We might dwell further on this subject, and its curious relations to the phenomena of ecstasy, hysteria, the delirium of fever, and drunkenness. But even if not admonished by want of space, we should be taxing the patience of our readers too severely by detaining them longer in this region of shadows, where realities and mockeries are so strangely intermingled, and where mental and bodily states mutually excite, control, or partially annul one another, leaving a long page of problems to be solved, if such solution be ever possible.

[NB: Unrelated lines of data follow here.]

File: config.mk
export PLATFORM = sky130hd
export DESIGN_NAME = xalu_ctrl_flat
export DESIGN_NICKNAME = d
export VERILOG_FILES = /design/src/rtl/xalu_pkg.sv /design/src/rtl/xalu_ctrl_if.sv /design/src/rtl/xalu_div_iter.sv /design/src/rtl/xalu_ctrl.sv /design/src/flat_wrapper.sv
export SDC_FILE = /design/constraint.sdc
export NUM_CORES = 2
export LEC_CHECK = 0
export CELL_PAD_IN_SITES_DETAIL_PLACEMENT = 1
export CELL_PAD_IN_SITES_GLOBAL_PLACEMENT = 1
export CORE_UTILIZATION = 51
export DETAILED_ROUTE_END_ITERATION = 8
export PLACE_DENSITY = 0.87
export SYNTH_ARGS = -nofsm -noshare
export SYNTH_HDL_FRONTEND = slang
export SYNTH_SLANG_ARGS = --single-unit
export TNS_END_PERCENT = 1
File: constraint.sdc
create_clock -name clk -period 10.3 [get_ports clk]
set_clock_uncertainty 0.1 [all_clocks]
set_input_delay 2.06 -clock clk [delete_from_list [all_inputs] [get_ports clk]]
set_output_delay 2.06 -clock clk [all_outputs]
set_load 0.02 [all_outputs]
File: src/rtl/xalu_pkg.sv
// ----------------------------------------------------------------------------
// xalu_pkg
// Shared definitions for the HI/LO multiply/divide unit.
//   op_e      : XALU opcode presented on the operation bus
//   state_e   : control FSM state encoding
//   DIV_ITERS : number of radix-2 restoring divide iterations
//   CNT_W     : width of the shared multiply/divide cycle counter
//   cond_neg  : two's complement negate when requested (sign handling)
// ----------------------------------------------------------------------------
package xalu_pkg;

    typedef enum logic [2:0] {
        OP_NOP   = 3'd0,
        OP_MULT  = 3'd1,
        OP_MULTU = 3'd2,
        OP_DIV   = 3'd3,
        OP_DIVU  = 3'd4,
        OP_MTHI  = 3'd5,
        OP_MTLO  = 3'd6
    } op_e;

    typedef enum logic [1:0] {
        ST_IDLE = 2'd0,
        ST_MUL  = 2'd1,
        ST_DIV  = 2'd2,
        ST_FIX  = 2'd3
    } state_e;

    localparam int DIV_ITERS = 32;
    // Covers both the divide iteration count and the multiply latency (<= 8).
    localparam int CNT_W     = 5;

    function automatic logic [31:0] cond_neg(input logic [31:0] v, input logic neg);
        return neg ? (~v + 32'd1) : v;
    endfunction

endpackage

File: src/rtl/xalu_ctrl_if.sv
// ----------------------------------------------------------------------------
// xalu_ctrl_if
// Operation / result bus between the issuing pipeline and the XALU.
//   op_valid, op, src_a, src_b, flush : pipeline -> XALU
//   busy, done, hi, lo                : XALU -> pipeline
// Modports: master (pipeline side), slave (XALU side).
// ----------------------------------------------------------------------------
interface xalu_ctrl_if;

    logic            op_valid;
    xalu_pkg::op_e   op;
    logic [31:0]     src_a;
    logic [31:0]     src_b;
    logic            flush;
    logic            busy;
    logic            done;
    logic [31:0]     hi;
    logic [31:0]     lo;

    modport master (
        output op_valid, op, src_a, src_b, flush,
        input  busy, done, hi, lo
    );

    modport slave (
        input  op_valid, op, src_a, src_b, flush,
        output busy, done, hi, lo
    );

endinterface

File: src/rtl/xalu_div_iter.sv
// ----------------------------------------------------------------------------
// xalu_div_iter
// Radix-2 restoring divider datapath on unsigned magnitudes; one quotient bit
// per enabled cycle, so 32 enables produce the full quotient and remainder.
//   clk, resetn         : clock, asynchronous active-low reset
//   i_load              : capture dividend/divisor, clear remainder
//   i_en                : perform one iteration
//   i_dividend/i_divisor: unsigned magnitudes
//   o_quo/o_rem         : quotient and remainder shift registers
// ----------------------------------------------------------------------------
module xalu_div_iter (
    input  logic        clk,
    input  logic        resetn,
    input  logic        i_load,
    input  logic        i_en,
    input  logic [31:0] i_dividend,
    input  logic [31:0] i_divisor,
    output logic [31:0] o_quo,
    output logic [31:0] o_rem
);

    logic [31:0] r_rem;
    logic [31:0] r_quo;
    logic [31:0] r_dvs;
    logic [32:0] w_shift;
    logic [32:0] w_diff;

    // The dividend drains out of r_quo MSB-first while quotient bits fill it
    // from the LSB. The remainder is always below the divisor, so the 33-bit
    // subtraction's MSB is a clean borrow flag (also for a zero divisor, which
    // yields quotient all-ones and remainder equal to the dividend).
    assign w_shift = {r_rem, r_quo[31]};
    assign w_diff  = w_shift - {1'b0, r_dvs};

    // NOTE: state is updated with non-blocking assignments so every register
    // samples pre-edge values, independent of statement order.
    always_ff @(posedge clk or negedge resetn) begin
        if (!resetn) begin
            r_rem <= '0;
            r_quo <= '0;
            r_dvs <= '0;
        end else if (i_load) begin
            r_rem <= '0;
            r_quo <= i_dividend;
            r_dvs <= i_divisor;
        end else if (i_en) begin
            if (!w_diff[32]) begin
                r_rem <= w_diff[31:0];
                r_quo <= {r_quo[30:0], 1'b1};
            end else begin
                r_rem <= w_shift[31:0];
                r_quo <= {r_quo[30:0], 1'b0};
            end
        end
    end

    assign o_quo = r_quo;
    assign o_rem = r_rem;

endmodule

File: src/rtl/xalu_ctrl.sv
// ----------------------------------------------------------------------------
// xalu_ctrl
// MIPS-style HI/LO unit: multi-cycle MULT/MULTU, 33-cycle DIV/DIVU (32
// restoring iterations plus one sign-fixup cycle), single-cycle MTHI/MTLO.
//   clk     : clock, rising edge
//   resetn  : asynchronous active-low reset
//   xif     : xalu_ctrl_if.slave (op_valid/op/src_a/src_b/flush in,
//             busy/done/hi/lo out)
// Parameter MUL_LAT (1..8): busy cycles for MULT/MULTU.
// Build option: define XALU_DIV_ZERO_SHORTCUT_EN to finish DIV/DIVU by zero
// after a single busy cycle with hi=src_a, lo=0xFFFFFFFF.
// ----------------------------------------------------------------------------
module xalu_ctrl
    import xalu_pkg::*;
#(
    parameter int MUL_LAT = 4
) (
    input  logic       clk,
    input  logic       resetn,
    xalu_ctrl_if.slave xif
);

    state_e             r_state;
    state_e             w_next;
    logic [CNT_W-1:0]   r_cnt;
    logic [CNT_W-1:0]   w_cnt_next;
    logic [31:0]        r_a;
    logic [31:0]        r_b;
    logic               r_signed;
    logic               r_busy;
    logic               r_done;
    logic [31:0]        r_hi;
    logic [31:0]        r_lo;

    logic               w_accept;
    logic               w_div_load;
    logic               w_div_en;
    logic               w_wr_hilo;
    logic               w_wr_hi;
    logic               w_wr_lo;
    logic [31:0]        w_res_hi;
    logic [31:0]        w_res_lo;
    logic [63:0]        w_prod;
    logic [31:0]        w_quo;
    logic [31:0]        w_rem;
    logic               w_op_signed;
    logic               w_dz;

    assign w_accept    = xif.op_valid && !r_busy && !xif.flush;
    assign w_op_signed = (xif.op == OP_MULT) || (xif.op == OP_DIV);

    // Low 64 bits of the product of sign- (or zero-) extended operands equal
    // the signed (or unsigned) 32x32 product.
    assign w_prod = {{32{r_a[31] & r_signed}}, r_a} * {{32{r_b[31] & r_signed}}, r_b};

    xalu_div_iter u_div (
        .clk        (clk),
        .resetn     (resetn),
        .i_load     (w_div_load),
        .i_en       (w_div_en),
        .i_dividend (cond_neg(xif.src_a, w_op_signed & xif.src_a[31])),
        .i_divisor  (cond_neg(xif.src_b, w_op_signed & xif.src_b[31])),
        .o_quo      (w_quo),
        .o_rem      (w_rem)
    );

`ifdef XALU_DIV_ZERO_SHORTCUT_EN
    logic r_dz;
    always_ff @(posedge clk or negedge resetn) begin
        if (!resetn)       r_dz <= 1'b0;
        else if (w_accept) r_dz <= (xif.src_b == '0);
    end
    assign w_dz = r_dz;
`else
    assign w_dz = 1'b0;
`endif

    always_ff @(posedge clk or negedge resetn) begin
        if (!resetn) r_state <= ST_IDLE;
        else         r_state <= w_next;
    end

    // NOTE: every signal driven here gets a default first, so no path can
    // leave one unassigned and infer a latch.
    always_comb begin
        w_next     = r_state;
        w_cnt_next = r_cnt;
        w_div_load = 1'b0;
        w_div_en   = 1'b0;
        w_wr_hilo  = 1'b0;
        w_wr_hi    = 1'b0;
        w_wr_lo    = 1'b0;
        w_res_hi   = '0;
        w_res_lo   = '0;

        case (r_state)
            ST_IDLE: begin
                if (w_accept) begin
                    case (xif.op)
                        OP_MULT, OP_MULTU: begin
                            w_next     = ST_MUL;
                            w_cnt_next = '0;
                        end
                        OP_DIV, OP_DIVU: begin
                            w_div_load = 1'b1;
                            w_cnt_next = '0;
`ifdef XALU_DIV_ZERO_SHORTCUT_EN
                            w_next     = (xif.src_b == '0) ? ST_FIX : ST_DIV;
`else
                            w_next     = ST_DIV;
`endif
                        end
                        OP_MTHI: w_wr_hi = 1'b1;
                        OP_MTLO: w_wr_lo = 1'b1;
                        default: ;
                    endcase
                end
            end
            ST_MUL: begin
                if (r_cnt == CNT_W'(MUL_LAT - 1)) begin
                    w_next    = ST_IDLE;
                    w_wr_hilo = 1'b1;
                    w_res_hi  = w_prod[63:32];
                    w_res_lo  = w_prod[31:0];
                end else begin
                    w_cnt_next = r_cnt + 1'b1;
                end
            end
            ST_DIV: begin
                w_div_en = 1'b1;
                if (r_cnt == CNT_W'(DIV_ITERS - 1)) begin
                    w_next     = ST_FIX;
                    w_cnt_next = '0;
                end else begin
                    w_cnt_next = r_cnt + 1'b1;
                end
            end
            ST_FIX: begin
                w_next    = ST_IDLE;
                w_wr_hilo = 1'b1;
                if (w_dz) begin
                    w_res_hi = r_a;
                    w_res_lo = '1;
                end else begin
                    // Quotient sign = sign(a) ^ sign(b); remainder follows a.
                    w_res_lo = cond_neg(w_quo, r_signed & (r_a[31] ^ r_b[31]));
                    w_res_hi = cond_neg(w_rem, r_signed & r_a[31]);
                end
            end
            default: w_next = ST_IDLE;
        endcase

        // Flush wins over everything, including the completing cycle.
        if (r_state != ST_IDLE && xif.flush) begin
            w_next     = ST_IDLE;
            w_cnt_next = '0;
            w_div_en   = 1'b0;
            w_wr_hilo  = 1'b0;
        end
    end

    // NOTE: every register, including operand latches, takes a defined reset
    // value so nothing reaches the outputs as X after reset.
    always_ff @(posedge clk or negedge resetn) begin
        if (!resetn) begin
            r_cnt    <= '0;
            r_a      <= '0;
            r_b      <= '0;
            r_signed <= 1'b0;
            r_busy   <= 1'b0;
            r_done   <= 1'b0;
            r_hi     <= '0;
            r_lo     <= '0;
        end else begin
            r_cnt  <= w_cnt_next;
            r_busy <= (w_next != ST_IDLE);
            r_done <= w_wr_hilo;
            if (w_accept) begin
                r_a      <= xif.src_a;
                r_b      <= xif.src_b;
                r_signed <= w_op_signed;
            end
            if (w_wr_hilo) begin
                r_hi <= w_res_hi;
                r_lo <= w_res_lo;
            end
            if (w_wr_hi) r_hi <= xif.src_a;
            if (w_wr_lo) r_lo <= xif.src_a;
        end
    end

    assign xif.busy = r_busy;
    assign xif.done = r_done;
    assign xif.hi   = r_hi;
    assign xif.lo   = r_lo;

endmodule

File: src/flat_wrapper.sv
// flat-port wrapper written by rule: the top's interface ports become plain ports
module xalu_ctrl_flat import xalu_pkg::*;
#(
    parameter int MUL_LAT = 4
)
  (clk, resetn, xif_op_valid, xif_op, xif_src_a, xif_src_b, xif_flush, xif_busy, xif_done, xif_hi, xif_lo);
  xalu_ctrl_if xif_i ();
  input  logic clk;
  input  logic resetn;
  input wire logic [$bits(xif_i.op_valid)-1:0] xif_op_valid;
  input wire logic [$bits(xif_i.op)-1:0] xif_op;
  input wire logic [$bits(xif_i.src_a)-1:0] xif_src_a;
  input wire logic [$bits(xif_i.src_b)-1:0] xif_src_b;
  input wire logic [$bits(xif_i.flush)-1:0] xif_flush;
  output wire logic [$bits(xif_i.busy)-1:0] xif_busy;
  output wire logic [$bits(xif_i.done)-1:0] xif_done;
  output wire logic [$bits(xif_i.hi)-1:0] xif_hi;
  output wire logic [$bits(xif_i.lo)-1:0] xif_lo;
  assign xif_i.op_valid = xif_op_valid;
  assign xif_i.op = xif_op;
  assign xif_i.src_a = xif_src_a;
  assign xif_i.src_b = xif_src_b;
  assign xif_i.flush = xif_flush;
  assign xif_busy = xif_i.busy;
  assign xif_done = xif_i.done;
  assign xif_hi = xif_i.hi;
  assign xif_lo = xif_i.lo;
  xalu_ctrl #(.MUL_LAT(MUL_LAT)) u_core (.clk(clk), .resetn(resetn), .xif(xif_i));
endmodule
==> summary.md <==
| Metric | Value |
|---|---|
| Setup ws final | `about 0.6 ns` |
| Initial core utilization | `0.5159` |
| Largest cells by area after synthesis | `fa_1 (43%), dfrtp_1 (11%), inv_1 (8.5%)` |
| Global-route wire length before repair | `a little under 300 mm` |
| Die Span Y | `~320 um` |
| Initial antenna violation count | `8` |
| DR vias | `~44000` |
| Clock tree root driver cell | `clkbuf_16` |
| Peak Freq | `between 100 and 150 MHz` |
| Min-Delay Path Class | `reg2reg` |
| First DRT Iteration DRCs | `roughly 3800` |
| Setup violators final | `0` |
| Hold slack | `~0.38 ns` |
| Synth cell types | `73` |
| Synth cell count leaders | `inv_1 (1192), fa_1 (1126), nand2_1 (995), and2_1 (352), clkbuf_1 (336)` |
| Clock slew at reported path FFs | `0.06 ns` |
| Post-synthesis sequential area ratio | `0.1111` |
| Most used DFF post-synth | `dfrtp_1` |
| Flop2flop setup slack | `approximately 0.60 ns` |
| Unrepaired setup endpoints after global routing | `no` |
| CP endpoint kind | `flip-flop` |
| Synth Net Count | `7402` |
| CTS Buf Count | `27` |
| Die area | `0.1046 mm^2` |
| Total global routing overflow | `0` |
| Share of layout cells above drive strength 1 | `0.04263` |
| Max clock buf depth | `3` |
| DP Wirelength | `about 150 mm` |
| Post-CTS Resized | `0` |
| Worst path required time | `approximately 11 ns` |
| Vias per cell | `around 6.0` |
| Hold bufs inserted after CTS | `0` |
| Worst-path fanout max | `14` |
| H-tree depth | `1` |
| CTS tree | `built` |
| Register Area | `about 0.006 mm^2` |
| Final ANT Viol Nets | `0` |
| Setup tns final | `0 ns` |
| Flops & latches, synth | `around 230` |
| Num Clock Sinks | `234` |
| Final worst path period share | `0.9420` |
| Reg-to-reg critical path endpoint | `u_core.xif.hi[29]` |
| Largest net degree at the start of global routing | `129` |
| Site Rows | `about 120` |
| Fin nets | `between 7000 and 8000` |
| Post-synth top area cell | `fa_1` |
| GP Congestion | `approximately 0.96` |
| Core area | `0.1022 mm^2` |
| Slew margin rel. | `0.03313` |
| RR Startpoint | `u_core.r_signed` |
| Vias in the first global route | `approximately 50000` |
| Crit path launch | `u_core.r_signed` |
| Avg WL per Cell | `roughly 26 um` |
| P&R area growth vs syn | `6.618%` |
| Number of setup buffers added after CTS | `0` |
| Cell with the most instances after synthesis | `inv_1` |
| Die Width | `around 320 um` |
| Post-DP Area | `between 0.05 and 0.06 mm^2` |
| Syn avg cell area | `~8.9 um^2` |
| Clk Latency, worst-skew pair | `0.59 ns` |
| Worst path arrival time | `between 10 and 15 ns` |
| Asr flop ratio synth | `1.000` |
| Setup slack at placement | `0.7282 ns` |
| Gr usage total | `0.3733` |
| IO Pins | `137` |
| Area of the multi-input gates | `~0.04 mm^2` |
| CP Capture Point | `u_core.xif.hi[29]` |
| FF-to-FF path depth | `26` |
| Type of origin of the critical path | `flip-flop` |
| Synthesized netlist cell count | `between 5000 and 6000` |
| Max-Cap Viols | `0` |
| Final Hold Violating Endpoints | `0` |
| DR DRC count | `0` |
| Filler cells | `11970` |
| Area share of the largest cell type after synthesis | `0.4276` |
| Drt pass-1 iters | `5` |
| PortBufs | `136` |
| YS warnings | `0` |
| Drt total wl | `188.9 mm` |
| Final Cell Area | `approximately 0.056 mm^2` |
| Number of slew-limit violations in the final report | `0` |
| Final min period | `9.703 ns` |
| Result of the run | `finished, final reports clean` |
| EDFF count, synth | `0` |
| Worst setup path class | `reg2reg` |
| Netlist area before placement | `between 0.05 and 0.06 mm^2` |
| Slew at the pin closest to its max-slew limit | `between 1 and 1.5 ns` |
==> flip-flops by register name (all words and copies together), names as in the netlist <==
signal and flops:
u_core.xif.lo 32, u_core.u_div.r_dvs 32, u_core.r_b 32, u_core.xif.hi 32
u_core.u_div.o_rem 32, u_core.r_signed 1, u_core.r_a 32, u_core.xif.busy 1
u_core.r_cnt 5, u_core.u_div.o_quo 32, u_core.r_state 2, u_core.xif.done 1
==> metrics by stage <==
stage / cells / utilization
global placement: 7207 / 0.5412
CTS: 7256 / 0.5499
floorplan: 5949 / -
global route: 7256 / 0.5499
finish: 7259 / 0.5500
detailed placement: 7207 / 0.5412
==> worst max-delay path: stages, from the launching register on <==
cell,delay (ns)
dfrtp_1,0.35
and2_1,0.64
nand2_1,0.27
inv_1,0.14
fa_1,0.42
inv_1,0.29
fa_1,0.52
inv_1,0.21
fa_1,0.49
fa_1,0.90
inv_1,0.35
fa_1,0.57
inv_1,0.06
fa_1,0.53
inv_1,0.06
fa_1,0.46
fa_1,0.51
inv_1,0.05
ha_1,0.41
nand2_1,0.16
or3_1,0.44
or4_1,0.52
o32a_1,0.22
a41oi_1,0.27
mux2i_1,0.22
o211ai_1,0.10
a221o_1,0.33
==> final cells by class <==
class / instances / share of cell area
antenna: 3 / 0.0001336
tap: 1368 / 0.03046
sequential: 234 / 0.1042
timing repair buffer: 234 / 0.03740
multi-input combinational: 4178 / 0.7322
clock inverter: 8 / 0.001002
clock buffer: 41 / 0.01492
inverter: 1193 / 0.07968
==> cell usage in the layout, fill, tap and decap left out, types with 98 or more instances in the layout <==
| master | netlist | routed |
|---|---|---|
| o21ai_0 | 250 | 250 |
| a21oi_1 | 157 | 157 |
| clkdlybuf4s50_1 | 0 | 135 |
| inv_1 | 1192 | 1192 |
| dfrtp_1 | 234 | 232 |
| buf_4 | 0 | 98 |
| nor2_1 | 196 | 195 |
| nand2_1 | 995 | 995 |
| fa_1 | 1126 | 1126 |
| xnor2_1 | 122 | 121 |
| and2_1 | 352 | 350 |
| ha_1 | 256 | 256 |
==> worst min path at each step <==
| stage | from | to | cells past startpoint |
|---|---|---|---|
| after global placement | u_core.u_div.r_dvs[10] | u_core.u_div.r_dvs[10] | 2 |
| after global routing | u_core.u_div.r_dvs[29] | u_core.u_div.r_dvs[29] | 2 |
| after CTS | u_core.u_div.r_dvs[18] | u_core.u_div.r_dvs[18] | 2 |
| after detailed placement | u_core.u_div.r_dvs[3] | u_core.u_div.r_dvs[3] | 2 |
| final | u_core.u_div.r_dvs[18] | u_core.u_div.r_dvs[18] | 2 |
| after floorplan | u_core.u_div.r_dvs[10] | u_core.u_div.r_dvs[10] | 2 |
==> layer usage <==
metal  global-route usage  vias to the layer above  routed length [um]
li1                     -                    17870                   -
met1               0.4275                    22940               65080
met2               0.6418                     2221               95020
met3              0.05338                      883               12790
met4               0.2670                        6               15930
met5                    0                        -                  48
==> cells by family after synthesis <==
group	count (synthesis)	synth area share
and+or+nand+nor	1808	0.1575
buffers and inverters	1537	0.1095
adders and majority gates	1382	0.4884
AOI/OAI and AO/OA	700	0.08232
DFF	234	0.1111
xor gates and xnor gates	215	0.03572
muxes	73	0.01543
Power is not shown: default switching activity piles up to over one toggle a cycle in this logic, so the estimate is an artifact.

The only topic now remaining to us is that of the physical causes proximately concerned in producing sleep and dreams. Here, again, notwithstanding researches recently directed to this part of physiology, and valuable works describing them, we are still forced upon the admission of diversity of opinion and imperfect knowledge. These researches have chiefly regarded the influence of the circulation npon the functions of the brain, and upon sleep, as one of the most important of them. This varying influence is recognised in every part of the body, and at every minute of life; but the cerebral circulation has specialities distinguishing it from that of any other organ. The confinement of the brain within the close cavity of the cranium, and the peculiar distribution of the arterial and venous system in the medullary and cineritious substance, in the membranes and sinuses of this organ, have embarrassed hitherto every question on the subject. It has been the most general opinion of physiologists that a certain amount of pressure on the brain, chiefly from congestion of venous blood, was necessary for the state of sleep. More recently, this opinion has been modified, if not contradicted, by the experiments of Mr. Durham, Dr. Hammond, and others; furnishing evidence that sleep depends on a lessened quantity and force of blood in the brain, and especially in the arterial part of the

cerebral circulation. Though this inference is fortified by various known facts, such as the sleep produced by exposure to intense cold, by loss of blood, by pain, and other causes of vital exhaustion, it still leaves the physical theory an ambiguous one; embarrassed by our ignorance of the relative proportions of arterial and venous blood during sleep-by questions as to the mode of action of the vascular portion of the brain upon the medullary and other cerebral tissues and by a further question, of higher interest but harder of solution, viz., the nature of those changes in the cerebral substance itself, through which dreams, and other concomitant phenomena of sleep, have their origin?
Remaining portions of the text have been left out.